NEW PRINCIPLES OF COMPUTER PROCESSING

Entropy and information in biological systems
In spite of enormous complexity of biological systems in general and human in particular, the notion of entropy turns out to be very useful in description of certain aspects of such objects.

As first example we consider the following psychological experiment: Suppose we have N lamps; and lamp number j flashes with probability pj. The human should point out as quickly as possible which lamp flashed. What is the mean time of human reaction if the experiment is repeated many times?

The answer turns out to be rather unexpected: the average reaction time is proportional to the entropy (2.2) of our experiment (and not to number of lamps N as one would naively think) [Hyman R.,1953].

Moreover, we can repeat the experiment under another conditions: we can ask the human to point to the flashed lamp as soon very quickly, such that sometimes he can even make mistakes. Then we get two probabilistic experiments: experiment a, whose outcomes are flashes of lamps, and experiment ß, whose outcomes are human reactions. It turns out that the average time of human reaction in this case is proportional to information I(, ß)!
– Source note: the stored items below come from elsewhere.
[src/rtl/dflop_bank_write_arbiter_pkg.sv]
// Shared definitions for the DFlop bank write arbiter.
//   state_t     : transaction FSM states (IDLE -> LOAD -> CHECK)
//   ERR_CNT_W   : width of the saturating mismatch counter
//   ERR_CNT_MAX : saturation value of that counter
//   onehot()    : 32-bit one-hot of idx, all-zero when idx is out of range n
package dflop_bank_write_arbiter_pkg;

   typedef enum logic [1:0] {
      IDLE  = 2'd0,
      LOAD  = 2'd1,
      CHECK = 2'd2
   } state_t;

   localparam int unsigned ERR_CNT_W = 8;
   localparam logic [ERR_CNT_W-1:0] ERR_CNT_MAX = 8'd255;

   // Out-of-range indices yield zero so an unmapped address strobes nothing.
   function automatic logic [31:0] onehot(input int unsigned idx, input int unsigned n);
      logic [31:0] v;
      v = '0;
      if ((idx < n) && (idx < 32))
         v = 32'd1 << idx;
      return v;
   endfunction

endpackage

[src/rtl/dflop_bank_write_arbiter_rr_arbiter.sv]
// Combinational round-robin search: the first set request at or after the
// pointer (wrapping modulo NREQ) wins. The caller registers the result.
// Ports:
//   i_req   [NREQ-1:0] request vector
//   i_ptr   [PW-1:0]   priority pointer (highest-priority index)
//   o_gnt   [PW-1:0]   winning index (0 when nothing requested)
//   o_valid            at least one request present
module rr_arbiter #(
   parameter  int unsigned NREQ = 4,
   localparam int unsigned PW   = (NREQ > 1) ? $clog2(NREQ) : 1
) (
   input  logic [NREQ-1:0] i_req,
   input  logic [PW-1:0]   i_ptr,
   output logic [PW-1:0]   o_gnt,
   output logic            o_valid
);

   int unsigned w_idx;

   always_comb begin
      o_gnt   = '0;
      o_valid = 1'b0;
      w_idx   = 0;
      for (int unsigned off = 0; off < NREQ; off++) begin
         w_idx = (32'(i_ptr) + off) % NREQ;
         // Constant-index compare keeps the request select a plain mux.
         for (int unsigned i = 0; i < NREQ; i++) begin
            if (!o_valid && (w_idx == i) && i_req[i]) begin
               o_gnt   = i[PW-1:0];
               o_valid = 1'b1;
            end
         end
      end
   end

endmodule
**src/rtl/btn_pkg.sv**
```systemverilog
// rtl/btn_pkg.sv - shared state encoding and timing constants for the button debouncer
package btn_pkg;

  typedef enum logic [1:0] {
    S_LO     = 2'd0,
    S_CHK_HI = 2'd1,
    S_HI     = 2'd2,
    S_CHK_LO = 2'd3
  } btn_state_t;

  // 10 ms at 25 MHz
  localparam int DEB_CYCLES_DEF = 250000;
  // short window so simulation reaches acceptance in a handful of cycles
  localparam int DEB_CYCLES_SIM = 4;

endpackage

```
**src/rtl/btn_debounce_ch.sv**
```systemverilog
// rtl/btn_debounce_ch.sv - one button channel: synchroniser, debounce FSM, edge pulses, sticky flag
module btn_debounce_ch
  import btn_pkg::*;
#(
  parameter int CNT_W      = 20,
  parameter int DEB_CYCLES = DEB_CYCLES_DEF
) (
  input  logic clk,
  input  logic rst,
  input  logic raw,
  input  logic clr,
  output logic stable,
  output logic rise,
  output logic fall,
  output logic latch
);

  localparam logic [CNT_W-1:0] CNT_LAST = CNT_W'(DEB_CYCLES - 1);
  localparam logic [CNT_W-1:0] CNT_ONE  = CNT_W'(1);

  logic             sync1;
  logic             sync2;
  btn_state_t       state;
  logic [CNT_W-1:0] cnt;
  logic             accept_hi;

  // Two-flop synchroniser; everything downstream only looks at sync2
  always_ff @(posedge clk or negedge rst) begin
    if (!rst) begin
      sync1 <= 1'b0;
      sync2 <= 1'b0;
    end else begin
      sync1 <= raw;
      sync2 <= sync1;
    end
  end

  // The edge that accepts a new high level is also the edge that sets the flag
  always_comb begin
    accept_hi = (state == S_CHK_HI) && sync2 && (cnt == CNT_LAST);
  end

  // Debounce FSM: a differing sample starts a count, any agreeing sample aborts it
  always_ff @(posedge clk or negedge rst) begin
    if (!rst) begin
      state  <= S_LO;
      cnt    <= '0;
      stable <= 1'b0;
      rise   <= 1'b0;
      fall   <= 1'b0;
    end else begin
      rise <= 1'b0;
      fall <= 1'b0;
      case (state)
        S_LO: begin
          if (sync2) begin
            cnt   <= CNT_ONE;
            state <= S_CHK_HI;
          end else begin
            cnt <= '0;
          end
        end
        S_CHK_HI: begin
          if (!sync2) begin
            cnt   <= '0;
            state <= S_LO;
          end else if (cnt == CNT_LAST) begin
            cnt    <= '0;
            state  <= S_HI;
            stable <= 1'b1;
            rise   <= 1'b1;
          end else begin
            cnt <= cnt + CNT_ONE;
          end
        end
        S_HI: begin
          if (!sync2) begin
            cnt   <= CNT_ONE;
            state <= S_CHK_LO;
          end else begin
            cnt <= '0;
          end
        end
        S_CHK_LO: begin
          if (sync2) begin
            cnt   <= '0;
            state <= S_HI;
          end else if (cnt == CNT_LAST) begin
            cnt    <= '0;
            state  <= S_LO;
            stable <= 1'b0;
            fall   <= 1'b1;
          end else begin
            cnt <= cnt + CNT_ONE;
          end
        end
        default: begin
          cnt   <= '0;
          state <= S_LO;
        end
      endcase
    end
  end

  // Sticky press flag; a press landing on the clear strobe wins so it is not lost
  always_ff @(posedge clk or negedge rst) begin
    if (!rst) begin
      latch <= 1'b0;
    end else if (accept_hi) begin
      latch <= 1'b1;
    end else if (clr) begin
      latch <= 1'b0;
    end
  end

endmodule

```
**src/rtl/btn_debounce.sv**
```systemverilog
// rtl/btn_debounce.sv - N_BTN independent debounced button channels
module btn_debounce
  import btn_pkg::*;
#(
  parameter int N_BTN      = 5,
  parameter int CNT_W      = 20,
  parameter int DEB_CYCLES = DEB_CYCLES_DEF
) (
  input  logic             clk,
  input  logic             rst,
  input  logic [N_BTN-1:0] btn_raw,
  input  logic [N_BTN-1:0] evt_clr,
  output logic [N_BTN-1:0] btn_stable,
  output logic [N_BTN-1:0] btn_rise,
  output logic [N_BTN-1:0] btn_fall,
  output logic [N_BTN-1:0] evt_latch
);

  // One self-contained channel per button; they share nothing but clock and reset
  for (genvar i = 0; i < N_BTN; i++) begin : g_ch
    btn_debounce_ch #(
      .CNT_W      (CNT_W),
      .DEB_CYCLES (DEB_CYCLES)
    ) u_ch (
      .clk    (clk),
      .rst    (rst),
      .raw    (btn_raw[i]),
      .clr    (evt_clr[i]),
      .stable (btn_stable[i]),
      .rise   (btn_rise[i]),
      .fall   (btn_fall[i]),
      .latch  (evt_latch[i])
    );
  end

endmodule
```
The conclusion we can make from these experiments is that the speed of signal propagation in human nerves is proportional to mathematically well-defined amount of information contained in the signal!

Another indication of the relevance of entropy notion in biological system is a well known fact that in any population of biological species most of their physical characteristics (like say weight, or length) have gaussian distribution density. As we know, the gaussian distribution (2.18) maximises the entropy if the dispersion is fixed. Therefore, we conclude that the principle of maximal entropy (and also the constancy of dispersion) has direct application to evolution of biological population!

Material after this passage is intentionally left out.